From: Konstantin Kharlamov
Subject: Re: tree-sitter: conceptional problem solvable at Emacs' level?
Date: Sat, 11 Feb 2023 10:11:24 +0300
User-agent: Evolution 3.46.3

On Sat, 2023-02-11 at 07:51 +0100, Theodor Thornhill wrote:
> 
> 
> On 11 February 2023 07:36:26 CET, Konstantin Kharlamov <hi-angel@yandex.ru>
> wrote:
> > On Sat, 2023-02-11 at 09:25 +0300, Konstantin Kharlamov wrote:
> > > On Sat, 2023-02-11 at 10:17 +0800, Po Lu wrote:
> > > > Eli Zaretskii <eliz@gnu.org> writes:
> > > > 
> > > > > However, I meant the IDEs which are using tree-sitter and support
> > > > > developing C/C++ programs.  I believe some do.
> > > > 
> > > > I think most of those have similar problems supporting macros.
> > > > Who knows their names?
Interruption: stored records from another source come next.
## src/hdl/byte_ring_fifo_top_defines.svh

```systemverilog
// Assertion macros for the byte ring FIFO.
`ifndef BYTE_RING_FIFO_TOP_DEFINES_SVH
`define BYTE_RING_FIFO_TOP_DEFINES_SVH

`ifndef SYNTHESIS
`define BRF_ASSERT(lbl, prop, msg) \
	lbl: assert property (@(posedge clk) disable iff (!arst_n) prop) else $error(msg);
`define BRF_ASSERT_NEXT(lbl, ante, cons, msg) \
	lbl: assert property (@(posedge clk) disable iff (!arst_n) (ante) |=> (cons)) else $error(msg);
`else
`define BRF_ASSERT(lbl, prop, msg)
`define BRF_ASSERT_NEXT(lbl, ante, cons, msg)
`endif

`endif

```

## src/hdl/brf_pkg.sv

```systemverilog
package brf_pkg;

	localparam int DEPTH_DEFAULT = 1024;
	localparam int CFG_W         = 11;
	localparam int SIZE_RESET    = 1024;

	localparam logic [1:0] KIND_WRITE      = 2'd0;
	localparam logic [1:0] KIND_READ       = 2'd1;
	localparam logic [1:0] KIND_BURST_HDR  = 2'd2;
	localparam logic [1:0] KIND_BURST_BYTE = 2'd3;

	typedef struct packed {
		logic [1:0]  kind;
		logic [7:0]  data;
		logic [15:0] burst_length;
	} in_item_t;

	typedef struct packed {
		logic        ok;
		logic [7:0]  read_data;
		logic [9:0]  occupancy;
		logic [9:0]  free_space;
		logic        is_empty;
		logic        is_full;
		logic [31:0] failure_count;
	} out_item_t;

	typedef struct packed {
		logic exec;
		logic load;
		logic cfg_wr;
	} brf_cmd_t;

endpackage

```

## src/hdl/brf_ctrl.sv

```systemverilog
module brf_ctrl
	import brf_pkg::*;
(
	input  logic     clk,
	input  logic     arst_n,
	input  logic     in_valid,
	output logic     in_stall,
	output logic     out_valid,
	input  logic     out_stall,
	input  logic     cfg_valid,
	output logic     cfg_ready,
	output brf_cmd_t cmd
);

	typedef enum logic {
		S_IDLE,
		S_DONE
	} state_t;

	state_t state_q;
	logic   out_valid_q;

	assign cfg_ready  = (state_q == S_IDLE);
	assign in_stall   = (state_q != S_IDLE) || cfg_valid;
	assign out_valid  = out_valid_q;

	assign cmd.cfg_wr = cfg_valid && cfg_ready;
	assign cmd.exec   = in_valid && !in_stall;
	assign cmd.load   = (state_q == S_DONE) && (!out_valid_q || !out_stall);

	always_ff @(posedge clk or negedge arst_n) begin
		if (!arst_n) begin
			state_q     <= S_IDLE;
			out_valid_q <= 1'b0;
		end else begin
			out_valid_q <= cmd.load || (out_valid_q && out_stall);
			unique case (state_q)
				S_IDLE: begin
					if (cmd.exec) begin
						state_q <= S_DONE;
					end
				end
				S_DONE: begin
					if (cmd.load) begin
						state_q <= S_IDLE;
					end
				end
				default: state_q <= S_IDLE;
			endcase
		end
	end

endmodule

```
I may be able to ask some of their users.
> > > 
> > > From my experience on and off work, there are just two IDEs (as in, not
> > > editors)
> > > used most widely for C++ code: QtCreator and Visual Studio. The first you
> > > discussed, the second is proprietary.
> > > 
> > > Then again, people most often code in C++ and C with text editors, in that
> > > case
> > > popular choices from my experience: Sublime Text and VS Code. These two
> > > have
> > > don't use tree-sitter either.
> > 
> > I installed Sublime Text on my Archlinux and tested with the C++ code OP
> > posted.
> > 
> > What I see is that ST does seem confused about indentation, while trying to
> > make
> > a newline right after `slots:` line.
> > 
> > However, if you try to make a newline after the `void someSlot() {};` line,
> > it
> > will use the indentation used on the previous line.
> > 
> > The default cc-mode in Emacs works similarly. The cc-ts-mode on the other
> > hand
> > doesn't make use of the previous indentation, and I think it should. It
> > would
> > resolve that problem and others, because in my experience it happens very
> > often
> > in C and C++ code that you want some custom indentation level, so you just
> > make
> > one and you expect the editor to keep it while creating more new lines.
> > 
> 
> That last statement sounds easily solvable. Can you send me a short example
> describing exactly what you want in a code snippet and I'll add it.
> 
> Thanks,
> Theo

Thank you! The example is below, but please wait a bit just to make sure 
there's no opposition from other people, because I don't know if it works like 
this on purpose, or not.

Given this C++ code with weird class members indentation:

    class Foo {
           int a;
           bool b;
    };

Now, suppose you put a caret after `bool b;` text and press Enter to make a new
line (all tests are done with `emacs -Q`). The behaviour:

* cc-mode and Sublime Text: creates a newline with the indentation exactly as on
the previous one.
* cc-ts-mode: re-indents the `bool b;` line, then creates a new one with a
custom indentation that is different from one on the `int a;` line.

The cc-mode and Sublime Text behaviour seems like less annoying to me, because
if I wanted to reindent the prev. line, most likely I'd did it by pressing an
indentation hotkey (e.g. `=` in Evil mode I use).